| TASK TO CARRY OUT |
Could you write out the whole listing exactly as it appears?

| PROVIDED DATA |
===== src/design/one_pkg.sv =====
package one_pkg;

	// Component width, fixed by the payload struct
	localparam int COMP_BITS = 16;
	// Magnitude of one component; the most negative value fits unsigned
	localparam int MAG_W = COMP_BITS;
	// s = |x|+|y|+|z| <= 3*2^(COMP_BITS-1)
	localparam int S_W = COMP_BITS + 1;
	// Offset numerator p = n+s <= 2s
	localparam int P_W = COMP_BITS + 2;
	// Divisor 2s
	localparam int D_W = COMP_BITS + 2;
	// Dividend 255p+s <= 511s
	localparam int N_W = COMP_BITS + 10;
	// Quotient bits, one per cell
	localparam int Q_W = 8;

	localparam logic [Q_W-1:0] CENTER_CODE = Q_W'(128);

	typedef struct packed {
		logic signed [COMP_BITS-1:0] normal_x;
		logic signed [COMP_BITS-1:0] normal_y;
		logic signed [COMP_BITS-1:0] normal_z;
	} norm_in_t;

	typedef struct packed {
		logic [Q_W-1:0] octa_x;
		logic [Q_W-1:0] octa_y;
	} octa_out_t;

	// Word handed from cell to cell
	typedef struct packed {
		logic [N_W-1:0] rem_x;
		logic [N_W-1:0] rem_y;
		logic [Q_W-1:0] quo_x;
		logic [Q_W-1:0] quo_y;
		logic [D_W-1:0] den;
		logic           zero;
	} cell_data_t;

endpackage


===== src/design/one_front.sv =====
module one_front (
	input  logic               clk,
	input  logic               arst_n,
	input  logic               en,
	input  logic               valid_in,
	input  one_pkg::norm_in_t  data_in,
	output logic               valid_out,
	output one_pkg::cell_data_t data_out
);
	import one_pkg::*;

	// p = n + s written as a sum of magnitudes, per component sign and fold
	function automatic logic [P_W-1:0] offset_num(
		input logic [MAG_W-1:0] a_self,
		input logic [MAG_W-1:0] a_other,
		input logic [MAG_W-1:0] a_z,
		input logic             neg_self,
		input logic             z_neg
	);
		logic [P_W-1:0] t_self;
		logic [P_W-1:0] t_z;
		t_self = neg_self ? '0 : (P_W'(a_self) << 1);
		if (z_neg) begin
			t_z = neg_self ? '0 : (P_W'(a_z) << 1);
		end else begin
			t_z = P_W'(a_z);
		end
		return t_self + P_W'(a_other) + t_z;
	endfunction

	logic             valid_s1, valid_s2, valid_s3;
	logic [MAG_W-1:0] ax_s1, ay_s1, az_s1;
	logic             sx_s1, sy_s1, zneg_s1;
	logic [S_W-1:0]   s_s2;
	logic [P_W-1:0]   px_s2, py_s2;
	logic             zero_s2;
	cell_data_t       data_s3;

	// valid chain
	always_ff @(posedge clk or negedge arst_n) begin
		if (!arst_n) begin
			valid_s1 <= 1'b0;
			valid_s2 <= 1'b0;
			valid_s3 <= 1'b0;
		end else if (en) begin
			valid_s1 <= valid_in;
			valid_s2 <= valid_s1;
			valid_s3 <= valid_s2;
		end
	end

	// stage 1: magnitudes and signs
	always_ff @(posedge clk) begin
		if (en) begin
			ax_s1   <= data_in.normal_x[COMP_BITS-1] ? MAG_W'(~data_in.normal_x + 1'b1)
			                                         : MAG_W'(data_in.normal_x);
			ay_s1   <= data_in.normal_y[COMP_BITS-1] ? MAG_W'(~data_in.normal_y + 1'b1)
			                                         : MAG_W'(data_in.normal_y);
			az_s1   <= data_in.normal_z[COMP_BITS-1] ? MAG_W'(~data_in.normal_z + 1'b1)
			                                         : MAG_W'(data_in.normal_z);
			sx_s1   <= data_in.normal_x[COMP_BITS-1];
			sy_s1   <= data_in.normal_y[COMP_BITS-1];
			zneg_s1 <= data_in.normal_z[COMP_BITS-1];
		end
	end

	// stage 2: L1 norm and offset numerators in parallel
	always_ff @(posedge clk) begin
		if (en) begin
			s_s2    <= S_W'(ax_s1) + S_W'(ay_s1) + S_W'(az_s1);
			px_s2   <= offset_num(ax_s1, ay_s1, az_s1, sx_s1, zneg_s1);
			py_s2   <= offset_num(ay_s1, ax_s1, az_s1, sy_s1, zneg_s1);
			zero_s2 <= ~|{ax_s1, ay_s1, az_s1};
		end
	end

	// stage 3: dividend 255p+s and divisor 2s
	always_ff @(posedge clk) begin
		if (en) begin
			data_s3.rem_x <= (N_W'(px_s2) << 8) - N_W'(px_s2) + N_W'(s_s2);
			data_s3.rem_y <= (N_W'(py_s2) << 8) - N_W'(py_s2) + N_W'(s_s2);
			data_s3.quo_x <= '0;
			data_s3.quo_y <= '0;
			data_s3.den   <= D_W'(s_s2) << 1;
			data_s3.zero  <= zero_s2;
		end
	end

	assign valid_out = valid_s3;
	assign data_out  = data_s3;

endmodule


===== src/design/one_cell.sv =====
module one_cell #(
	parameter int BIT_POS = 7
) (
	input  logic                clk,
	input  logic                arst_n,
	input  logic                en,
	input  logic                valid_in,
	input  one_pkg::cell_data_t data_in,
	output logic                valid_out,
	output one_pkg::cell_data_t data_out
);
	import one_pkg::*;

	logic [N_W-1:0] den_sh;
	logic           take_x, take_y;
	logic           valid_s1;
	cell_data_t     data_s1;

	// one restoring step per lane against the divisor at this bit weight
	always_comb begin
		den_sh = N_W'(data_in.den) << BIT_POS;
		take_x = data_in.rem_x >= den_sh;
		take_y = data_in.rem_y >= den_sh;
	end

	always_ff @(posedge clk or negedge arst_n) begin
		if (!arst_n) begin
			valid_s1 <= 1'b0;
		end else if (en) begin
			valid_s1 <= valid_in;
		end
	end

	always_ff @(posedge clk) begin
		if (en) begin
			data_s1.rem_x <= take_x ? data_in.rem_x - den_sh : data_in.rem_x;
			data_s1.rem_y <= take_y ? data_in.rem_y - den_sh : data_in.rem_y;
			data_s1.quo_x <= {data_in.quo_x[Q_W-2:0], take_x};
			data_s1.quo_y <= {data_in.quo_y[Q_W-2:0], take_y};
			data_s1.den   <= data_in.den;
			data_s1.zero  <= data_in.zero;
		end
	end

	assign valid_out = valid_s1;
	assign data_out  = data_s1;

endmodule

| SOLUTION |
===== src/design/one_pkg.sv =====
package one_pkg;

	// Component width, fixed by the payload struct
	localparam int COMP_BITS = 16;
	// Magnitude of one component; the most negative value fits unsigned
	localparam int MAG_W = COMP_BITS;
	// s = |x|+|y|+|z| <= 3*2^(COMP_BITS-1)
	localparam int S_W = COMP_BITS + 1;
	// Offset numerator p = n+s <= 2s
	localparam int P_W = COMP_BITS + 2;
	// Divisor 2s
	localparam int D_W = COMP_BITS + 2;
	// Dividend 255p+s <= 511s
	localparam int N_W = COMP_BITS + 10;
	// Quotient bits, one per cell
	localparam int Q_W = 8;

	localparam logic [Q_W-1:0] CENTER_CODE = Q_W'(128);

	typedef struct packed {
		logic signed [COMP_BITS-1:0] normal_x;
		logic signed [COMP_BITS-1:0] normal_y;
		logic signed [COMP_BITS-1:0] normal_z;
	} norm_in_t;

	typedef struct packed {
		logic [Q_W-1:0] octa_x;
		logic [Q_W-1:0] octa_y;
	} octa_out_t;

	// Word handed from cell to cell
	typedef struct packed {
		logic [N_W-1:0] rem_x;
		logic [N_W-1:0] rem_y;
		logic [Q_W-1:0] quo_x;
		logic [Q_W-1:0] quo_y;
		logic [D_W-1:0] den;
		logic           zero;
	} cell_data_t;

endpackage


===== src/design/one_front.sv =====
module one_front (
	input  logic               clk,
	input  logic               arst_n,
	input  logic               en,
	input  logic               valid_in,
	input  one_pkg::norm_in_t  data_in,
	output logic               valid_out,
	output one_pkg::cell_data_t data_out
);
	import one_pkg::*;

	// p = n + s written as a sum of magnitudes, per component sign and fold
	function automatic logic [P_W-1:0] offset_num(
		input logic [MAG_W-1:0] a_self,
		input logic [MAG_W-1:0] a_other,
		input logic [MAG_W-1:0] a_z,
		input logic             neg_self,
		input logic             z_neg
	);
		logic [P_W-1:0] t_self;
		logic [P_W-1:0] t_z;
		t_self = neg_self ? '0 : (P_W'(a_self) << 1);
		if (z_neg) begin
			t_z = neg_self ? '0 : (P_W'(a_z) << 1);
		end else begin
			t_z = P_W'(a_z);
		end
		return t_self + P_W'(a_other) + t_z;
	endfunction

	logic             valid_s1, valid_s2, valid_s3;
	logic [MAG_W-1:0] ax_s1, ay_s1, az_s1;
	logic             sx_s1, sy_s1, zneg_s1;
	logic [S_W-1:0]   s_s2;
	logic [P_W-1:0]   px_s2, py_s2;
	logic             zero_s2;
	cell_data_t       data_s3;

	// valid chain
	always_ff @(posedge clk or negedge arst_n) begin
		if (!arst_n) begin
			valid_s1 <= 1'b0;
			valid_s2 <= 1'b0;
			valid_s3 <= 1'b0;
		end else if (en) begin
			valid_s1 <= valid_in;
			valid_s2 <= valid_s1;
			valid_s3 <= valid_s2;
		end
	end

	// stage 1: magnitudes and signs
	always_ff @(posedge clk) begin
		if (en) begin
			ax_s1   <= data_in.normal_x[COMP_BITS-1] ? MAG_W'(~data_in.normal_x + 1'b1)
			                                         : MAG_W'(data_in.normal_x);
			ay_s1   <= data_in.normal_y[COMP_BITS-1] ? MAG_W'(~data_in.normal_y + 1'b1)
			                                         : MAG_W'(data_in.normal_y);
			az_s1   <= data_in.normal_z[COMP_BITS-1] ? MAG_W'(~data_in.normal_z + 1'b1)
			                                         : MAG_W'(data_in.normal_z);
			sx_s1   <= data_in.normal_x[COMP_BITS-1];
			sy_s1   <= data_in.normal_y[COMP_BITS-1];
			zneg_s1 <= data_in.normal_z[COMP_BITS-1];
		end
	end

	// stage 2: L1 norm and offset numerators in parallel
	always_ff @(posedge clk) begin
		if (en) begin
			s_s2    <= S_W'(ax_s1) + S_W'(ay_s1) + S_W'(az_s1);
			px_s2   <= offset_num(ax_s1, ay_s1, az_s1, sx_s1, zneg_s1);
			py_s2   <= offset_num(ay_s1, ax_s1, az_s1, sy_s1, zneg_s1);
			zero_s2 <= ~|{ax_s1, ay_s1, az_s1};
		end
	end

	// stage 3: dividend 255p+s and divisor 2s
	always_ff @(posedge clk) begin
		if (en) begin
			data_s3.rem_x <= (N_W'(px_s2) << 8) - N_W'(px_s2) + N_W'(s_s2);
			data_s3.rem_y <= (N_W'(py_s2) << 8) - N_W'(py_s2) + N_W'(s_s2);
			data_s3.quo_x <= '0;
			data_s3.quo_y <= '0;
			data_s3.den   <= D_W'(s_s2) << 1;
			data_s3.zero  <= zero_s2;
		end
	end

	assign valid_out = valid_s3;
	assign data_out  = data_s3;

endmodule


===== src/design/one_cell.sv =====
module one_cell #(
	parameter int BIT_POS = 7
) (
	input  logic                clk,
	input  logic                arst_n,
	input  logic                en,
	input  logic                valid_in,
	input  one_pkg::cell_data_t data_in,
	output logic                valid_out,
	output one_pkg::cell_data_t data_out
);
	import one_pkg::*;

	logic [N_W-1:0] den_sh;
	logic           take_x, take_y;
	logic           valid_s1;
	cell_data_t     data_s1;

	// one restoring step per lane against the divisor at this bit weight
	always_comb begin
		den_sh = N_W'(data_in.den) << BIT_POS;
		take_x = data_in.rem_x >= den_sh;
		take_y = data_in.rem_y >= den_sh;
	end

	always_ff @(posedge clk or negedge arst_n) begin
		if (!arst_n) begin
			valid_s1 <= 1'b0;
		end else if (en) begin
			valid_s1 <= valid_in;
		end
	end

	always_ff @(posedge clk) begin
		if (en) begin
			data_s1.rem_x <= take_x ? data_in.rem_x - den_sh : data_in.rem_x;
			data_s1.rem_y <= take_y ? data_in.rem_y - den_sh : data_in.rem_y;
			data_s1.quo_x <= {data_in.quo_x[Q_W-2:0], take_x};
			data_s1.quo_y <= {data_in.quo_y[Q_W-2:0], take_y};
			data_s1.den   <= data_in.den;
			data_s1.zero  <= data_in.zero;
		end
	end

	assign valid_out = valid_s1;
	assign data_out  = data_s1;

endmodule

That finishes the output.